# Task directions:
Take the entries below and print, exactly, the stretch from the line containing "layer / up-vias" through the line containing "0 | 0.00350 |", both included.

--- Source data Enclosed Below ---

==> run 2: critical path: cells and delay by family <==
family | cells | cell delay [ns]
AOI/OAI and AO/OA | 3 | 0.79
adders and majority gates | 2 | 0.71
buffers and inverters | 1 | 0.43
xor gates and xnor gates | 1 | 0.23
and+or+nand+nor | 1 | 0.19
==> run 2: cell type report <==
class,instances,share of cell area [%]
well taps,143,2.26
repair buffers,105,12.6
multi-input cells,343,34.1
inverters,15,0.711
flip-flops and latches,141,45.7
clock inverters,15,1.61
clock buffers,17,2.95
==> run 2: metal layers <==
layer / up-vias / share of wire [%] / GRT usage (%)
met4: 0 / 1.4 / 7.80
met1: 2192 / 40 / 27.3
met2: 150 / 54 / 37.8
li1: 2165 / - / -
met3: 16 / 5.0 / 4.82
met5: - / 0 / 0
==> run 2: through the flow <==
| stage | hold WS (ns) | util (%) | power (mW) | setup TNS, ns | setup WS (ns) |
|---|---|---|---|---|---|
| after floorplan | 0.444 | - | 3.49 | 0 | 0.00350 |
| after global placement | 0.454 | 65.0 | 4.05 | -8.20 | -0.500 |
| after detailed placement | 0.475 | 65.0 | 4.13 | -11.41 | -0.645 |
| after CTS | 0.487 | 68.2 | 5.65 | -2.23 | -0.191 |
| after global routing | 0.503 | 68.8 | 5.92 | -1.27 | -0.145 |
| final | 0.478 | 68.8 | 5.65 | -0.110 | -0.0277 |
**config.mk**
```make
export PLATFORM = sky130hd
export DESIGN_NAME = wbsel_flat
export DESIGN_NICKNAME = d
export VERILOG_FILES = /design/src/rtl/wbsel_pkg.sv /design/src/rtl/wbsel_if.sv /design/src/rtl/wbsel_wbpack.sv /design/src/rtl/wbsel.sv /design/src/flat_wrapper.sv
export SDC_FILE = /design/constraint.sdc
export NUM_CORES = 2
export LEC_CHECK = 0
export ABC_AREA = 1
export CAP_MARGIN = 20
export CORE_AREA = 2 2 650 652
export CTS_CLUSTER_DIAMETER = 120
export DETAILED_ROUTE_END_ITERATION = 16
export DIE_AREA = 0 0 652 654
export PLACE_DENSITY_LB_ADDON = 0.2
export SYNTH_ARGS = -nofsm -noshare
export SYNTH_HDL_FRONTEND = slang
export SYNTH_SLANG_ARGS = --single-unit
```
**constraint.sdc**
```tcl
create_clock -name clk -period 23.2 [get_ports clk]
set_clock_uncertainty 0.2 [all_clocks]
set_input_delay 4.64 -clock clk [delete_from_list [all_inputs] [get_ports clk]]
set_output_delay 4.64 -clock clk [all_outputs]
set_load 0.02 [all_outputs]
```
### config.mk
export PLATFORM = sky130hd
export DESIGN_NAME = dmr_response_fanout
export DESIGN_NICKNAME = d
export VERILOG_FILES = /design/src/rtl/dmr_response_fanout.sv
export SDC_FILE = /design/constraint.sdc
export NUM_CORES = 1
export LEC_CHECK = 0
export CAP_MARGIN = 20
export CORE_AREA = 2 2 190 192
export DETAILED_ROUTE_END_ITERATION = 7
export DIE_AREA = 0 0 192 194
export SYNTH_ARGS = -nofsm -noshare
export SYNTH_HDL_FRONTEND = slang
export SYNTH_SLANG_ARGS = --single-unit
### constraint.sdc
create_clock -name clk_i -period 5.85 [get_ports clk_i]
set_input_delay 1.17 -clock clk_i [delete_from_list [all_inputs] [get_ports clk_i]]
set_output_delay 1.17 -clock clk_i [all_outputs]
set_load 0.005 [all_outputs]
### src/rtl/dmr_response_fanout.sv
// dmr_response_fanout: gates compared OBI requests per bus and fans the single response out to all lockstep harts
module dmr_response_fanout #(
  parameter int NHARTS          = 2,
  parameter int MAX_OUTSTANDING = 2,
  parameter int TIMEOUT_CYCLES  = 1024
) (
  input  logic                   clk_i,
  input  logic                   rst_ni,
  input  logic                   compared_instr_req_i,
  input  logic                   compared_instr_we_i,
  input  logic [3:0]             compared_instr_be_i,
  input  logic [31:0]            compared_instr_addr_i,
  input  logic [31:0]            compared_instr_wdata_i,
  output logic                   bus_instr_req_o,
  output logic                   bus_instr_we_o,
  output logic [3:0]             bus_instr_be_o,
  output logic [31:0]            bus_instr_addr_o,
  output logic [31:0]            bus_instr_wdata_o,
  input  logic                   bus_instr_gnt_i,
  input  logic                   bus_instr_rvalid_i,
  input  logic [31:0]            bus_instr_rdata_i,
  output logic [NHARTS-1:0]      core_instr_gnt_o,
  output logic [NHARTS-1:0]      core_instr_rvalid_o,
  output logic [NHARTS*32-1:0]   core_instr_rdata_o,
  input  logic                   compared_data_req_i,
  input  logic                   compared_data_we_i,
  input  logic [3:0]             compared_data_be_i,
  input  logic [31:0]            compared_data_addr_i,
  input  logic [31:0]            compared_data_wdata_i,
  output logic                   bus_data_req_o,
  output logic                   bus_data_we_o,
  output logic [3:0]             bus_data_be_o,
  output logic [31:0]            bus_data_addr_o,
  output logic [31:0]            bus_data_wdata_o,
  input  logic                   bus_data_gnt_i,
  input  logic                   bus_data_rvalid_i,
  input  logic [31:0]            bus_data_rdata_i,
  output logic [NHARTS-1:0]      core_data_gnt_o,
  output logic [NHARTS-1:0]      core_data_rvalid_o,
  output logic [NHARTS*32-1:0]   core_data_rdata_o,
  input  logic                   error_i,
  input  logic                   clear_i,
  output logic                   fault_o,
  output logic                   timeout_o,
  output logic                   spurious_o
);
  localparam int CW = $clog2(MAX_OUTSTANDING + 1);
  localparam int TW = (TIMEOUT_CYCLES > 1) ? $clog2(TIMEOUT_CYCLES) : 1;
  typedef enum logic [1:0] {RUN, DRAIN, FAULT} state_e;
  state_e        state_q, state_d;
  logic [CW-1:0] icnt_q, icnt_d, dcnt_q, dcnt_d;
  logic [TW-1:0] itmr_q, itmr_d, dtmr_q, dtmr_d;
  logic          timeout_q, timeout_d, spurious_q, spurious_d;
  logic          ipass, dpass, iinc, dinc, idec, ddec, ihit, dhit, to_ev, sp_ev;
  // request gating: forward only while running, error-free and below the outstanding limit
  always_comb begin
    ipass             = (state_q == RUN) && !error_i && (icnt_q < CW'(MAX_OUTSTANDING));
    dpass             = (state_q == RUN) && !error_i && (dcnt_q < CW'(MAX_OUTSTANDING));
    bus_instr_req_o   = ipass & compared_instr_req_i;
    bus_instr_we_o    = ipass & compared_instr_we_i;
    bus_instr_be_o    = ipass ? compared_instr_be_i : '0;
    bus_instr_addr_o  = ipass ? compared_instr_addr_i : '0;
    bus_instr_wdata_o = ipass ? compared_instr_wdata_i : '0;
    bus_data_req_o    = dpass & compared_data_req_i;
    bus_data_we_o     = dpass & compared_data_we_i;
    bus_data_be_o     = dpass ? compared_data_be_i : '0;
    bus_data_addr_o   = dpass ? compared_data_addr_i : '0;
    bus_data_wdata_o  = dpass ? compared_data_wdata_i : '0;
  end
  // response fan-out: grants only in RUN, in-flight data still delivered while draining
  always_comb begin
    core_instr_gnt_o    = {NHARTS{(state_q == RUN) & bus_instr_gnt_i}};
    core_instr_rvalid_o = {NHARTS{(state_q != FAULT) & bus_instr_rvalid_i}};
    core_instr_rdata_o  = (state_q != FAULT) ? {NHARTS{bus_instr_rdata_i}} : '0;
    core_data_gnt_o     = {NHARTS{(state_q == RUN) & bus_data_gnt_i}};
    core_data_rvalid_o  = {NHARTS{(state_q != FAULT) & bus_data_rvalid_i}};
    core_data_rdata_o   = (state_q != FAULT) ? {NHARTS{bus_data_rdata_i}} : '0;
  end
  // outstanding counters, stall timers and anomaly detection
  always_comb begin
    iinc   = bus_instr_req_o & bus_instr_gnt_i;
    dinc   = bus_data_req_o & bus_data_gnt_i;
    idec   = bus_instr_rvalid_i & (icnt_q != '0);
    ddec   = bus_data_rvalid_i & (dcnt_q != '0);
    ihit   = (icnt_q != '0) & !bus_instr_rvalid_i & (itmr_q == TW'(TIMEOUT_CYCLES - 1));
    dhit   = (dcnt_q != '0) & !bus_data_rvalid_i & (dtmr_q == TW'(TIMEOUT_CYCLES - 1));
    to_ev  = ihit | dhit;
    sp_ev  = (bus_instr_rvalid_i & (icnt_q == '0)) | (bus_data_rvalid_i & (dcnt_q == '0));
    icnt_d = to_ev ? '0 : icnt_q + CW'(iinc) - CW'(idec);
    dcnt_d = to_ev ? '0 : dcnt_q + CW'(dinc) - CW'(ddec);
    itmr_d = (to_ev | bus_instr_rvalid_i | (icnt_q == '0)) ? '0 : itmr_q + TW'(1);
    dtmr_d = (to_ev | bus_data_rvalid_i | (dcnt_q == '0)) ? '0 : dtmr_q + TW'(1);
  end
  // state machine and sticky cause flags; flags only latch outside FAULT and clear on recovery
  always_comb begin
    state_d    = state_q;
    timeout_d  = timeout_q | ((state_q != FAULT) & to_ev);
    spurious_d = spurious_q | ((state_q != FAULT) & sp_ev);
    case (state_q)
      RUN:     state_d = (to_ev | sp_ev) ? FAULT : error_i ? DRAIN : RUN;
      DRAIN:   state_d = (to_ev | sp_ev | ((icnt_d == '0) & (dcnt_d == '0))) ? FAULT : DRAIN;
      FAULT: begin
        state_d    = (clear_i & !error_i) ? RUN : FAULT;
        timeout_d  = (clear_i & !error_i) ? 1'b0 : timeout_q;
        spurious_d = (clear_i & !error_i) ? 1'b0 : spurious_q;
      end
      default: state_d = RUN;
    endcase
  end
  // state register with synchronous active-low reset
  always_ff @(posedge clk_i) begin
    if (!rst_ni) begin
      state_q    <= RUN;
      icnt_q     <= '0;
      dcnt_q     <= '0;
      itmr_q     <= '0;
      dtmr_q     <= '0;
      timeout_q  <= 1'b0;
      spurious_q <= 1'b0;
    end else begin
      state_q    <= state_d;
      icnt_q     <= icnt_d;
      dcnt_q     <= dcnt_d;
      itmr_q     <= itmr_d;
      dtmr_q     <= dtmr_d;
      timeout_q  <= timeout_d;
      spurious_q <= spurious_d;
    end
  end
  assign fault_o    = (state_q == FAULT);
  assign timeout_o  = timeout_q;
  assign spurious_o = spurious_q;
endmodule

--- End of Enclosed Source data ---

# Output of the task:
layer / up-vias / share of wire [%] / GRT usage (%)
met4: 0 / 1.4 / 7.80
met1: 2192 / 40 / 27.3
met2: 150 / 54 / 37.8
li1: 2165 / - / -
met3: 16 / 5.0 / 4.82
met5: - / 0 / 0
==> run 2: through the flow <==
| stage | hold WS (ns) | util (%) | power (mW) | setup TNS, ns | setup WS (ns) |
|---|---|---|---|---|---|
| after floorplan | 0.444 | - | 3.49 | 0 | 0.00350 |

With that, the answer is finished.